Some features of the SLIF/Marpa are completely ignored for now:

  • Non-prioritized rules. This DSL assumes that a language designer does not embrace ambiguity and can prioritize all productions. Compare how a PEG handles alternatives.

  • The SLIF's two-level grammar is good for performance but ultimatively confusing. This DSL offers regexes as a lower-level.

  • Performance is ignored for now: The lexer uses regexes for everything, and is written in Perl. This is not going to change as the performance level is sufficient for prototyping tasks.

  • Events and procedural parsing. In the future means will be provided to manually take over parsing and to hand of parsing to another grammar generated by this DSL.

  • :discard lexemes. Right now whitespace has to be specified explicitly.

Implementation

This DSL is implemented as a SLIF grammar which generates an intermediate AST which in turn can be pretty-printed or compiled to NAIF rules. That grammar is driven by a regex-based lexer loop.

Planned features

  • A SKIP rule that is auto-inserted between expressions. I.e. this works on the grammar level, not inside the lexer.

    • A ~ operator to suppress SKIP insertion.
  • Init block to declare state variables for the actions.
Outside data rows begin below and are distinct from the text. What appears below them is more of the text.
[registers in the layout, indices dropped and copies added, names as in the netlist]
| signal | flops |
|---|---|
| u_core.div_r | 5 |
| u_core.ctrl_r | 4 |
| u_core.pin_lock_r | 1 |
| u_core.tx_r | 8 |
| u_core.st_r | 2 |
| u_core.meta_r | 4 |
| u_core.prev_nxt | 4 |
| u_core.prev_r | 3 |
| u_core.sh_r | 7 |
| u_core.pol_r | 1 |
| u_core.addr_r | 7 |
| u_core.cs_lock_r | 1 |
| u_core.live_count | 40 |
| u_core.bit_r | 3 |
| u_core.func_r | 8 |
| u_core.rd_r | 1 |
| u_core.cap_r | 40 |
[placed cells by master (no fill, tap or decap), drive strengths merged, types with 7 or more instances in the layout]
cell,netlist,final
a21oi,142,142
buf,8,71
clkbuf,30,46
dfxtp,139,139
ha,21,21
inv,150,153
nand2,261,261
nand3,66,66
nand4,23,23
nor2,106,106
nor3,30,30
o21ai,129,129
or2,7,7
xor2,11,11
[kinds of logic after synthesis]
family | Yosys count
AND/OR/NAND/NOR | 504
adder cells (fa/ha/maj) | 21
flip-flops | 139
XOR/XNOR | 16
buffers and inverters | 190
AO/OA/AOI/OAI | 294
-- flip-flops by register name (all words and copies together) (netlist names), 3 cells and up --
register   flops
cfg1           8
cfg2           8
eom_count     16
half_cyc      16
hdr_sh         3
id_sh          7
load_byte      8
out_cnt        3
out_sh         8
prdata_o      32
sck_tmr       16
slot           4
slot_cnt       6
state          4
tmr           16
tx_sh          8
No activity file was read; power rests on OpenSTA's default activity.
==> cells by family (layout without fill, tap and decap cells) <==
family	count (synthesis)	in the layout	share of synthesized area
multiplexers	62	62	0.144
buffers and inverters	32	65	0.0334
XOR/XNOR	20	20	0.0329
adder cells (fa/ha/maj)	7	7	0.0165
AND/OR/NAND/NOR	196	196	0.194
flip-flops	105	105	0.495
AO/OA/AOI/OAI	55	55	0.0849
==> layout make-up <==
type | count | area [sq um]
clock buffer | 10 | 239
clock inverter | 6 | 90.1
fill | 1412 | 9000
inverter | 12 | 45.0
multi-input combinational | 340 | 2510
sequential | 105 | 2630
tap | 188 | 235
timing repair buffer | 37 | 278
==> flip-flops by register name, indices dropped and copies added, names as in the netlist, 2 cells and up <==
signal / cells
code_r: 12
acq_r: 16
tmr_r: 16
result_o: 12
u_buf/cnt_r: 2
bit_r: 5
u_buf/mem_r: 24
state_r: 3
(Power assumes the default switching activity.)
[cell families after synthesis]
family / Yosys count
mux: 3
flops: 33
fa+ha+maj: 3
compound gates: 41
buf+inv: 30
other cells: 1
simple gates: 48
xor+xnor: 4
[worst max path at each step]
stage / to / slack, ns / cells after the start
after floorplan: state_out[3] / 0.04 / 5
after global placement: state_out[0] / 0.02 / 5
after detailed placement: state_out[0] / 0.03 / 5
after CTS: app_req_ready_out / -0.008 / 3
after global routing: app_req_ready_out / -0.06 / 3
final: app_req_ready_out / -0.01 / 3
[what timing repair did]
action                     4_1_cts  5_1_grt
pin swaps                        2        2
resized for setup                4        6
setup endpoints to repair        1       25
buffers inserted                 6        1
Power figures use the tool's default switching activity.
## config.mk

```make
export PLATFORM = sky130hd
export DESIGN_NAME = cfg_header
export DESIGN_NICKNAME = d
export VERILOG_FILES = /design/src/rtl/cfg_header_pkg.sv /design/src/rtl/cfg_header.sv
export SDC_FILE = /design/constraint.sdc
export NUM_CORES = 1
export LEC_CHECK = 0
export BUFFER_PORTS_ARGS = -buffer_cell sky130_fd_sc_hd__buf_2
export CORE_MARGIN = 2
export CORE_UTILIZATION = 50
export CTS_CLUSTER_DIAMETER = 60
export DETAILED_ROUTE_END_ITERATION = 8
export HOLD_SLACK_MARGIN = 0.1
export PLACE_DENSITY = 0.78
export SYNTH_ARGS = -nofsm -noshare
export SYNTH_HDL_FRONTEND = slang
export SYNTH_SLANG_ARGS = --single-unit
```

## constraint.sdc

```tcl
create_clock -name clk_sys_i -period 5.33 [get_ports clk_sys_i]
set_clock_uncertainty 0.15 [all_clocks]
set_input_delay 0.2665 -clock clk_sys_i [delete_from_list [all_inputs] [get_ports clk_sys_i]]
set_output_delay 0.2665 -clock clk_sys_i [all_outputs]
set_load 0.02 [all_outputs]
```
  • Action references so that named actions can be re-used in the grammar.

  • Hooks for procedural parsing

  • Better error reporting that outputs not only the context of the error but also what tokens were expected. Possibly user-specified error messages.

    • Better names for autogenerated rules.
  • Didactic error reporting when parsing an user grammar.

  • A hygienic AST-based macro system to auto-generate similar rules.

  • Serialization so that a .pm file can be generated from a grammar.

    • Possibly bootstrapping of the DSL so that it can compile itself.

Installation

This module includes a cpanfile which lists the dependencies. This should allow cpanm to install directly from the repo.

Author

Lukas Atkinson

Copyright and License

Copyright (C) 2013-2014 Lukas Atkinson

This program is free software: you can redistribute it and/or modify it under the terms of the GNU General Public License as published by the Free Software Foundation, either version 3 of the License, or (at your option) any later version.

This program is distributed in the hope that it will be useful, but WITHOUT ANY WARRANTY; without even the implied warranty of MERCHANTABILITY or FITNESS FOR A PARTICULAR PURPOSE. See the GNU General Public License for more details.

You should have received a copy of the GNU General Public License along with this program. If not, see http://www.gnu.org/licenses/.

This project includes the text of the GNU General Public License version 3 in the file named "COPYING".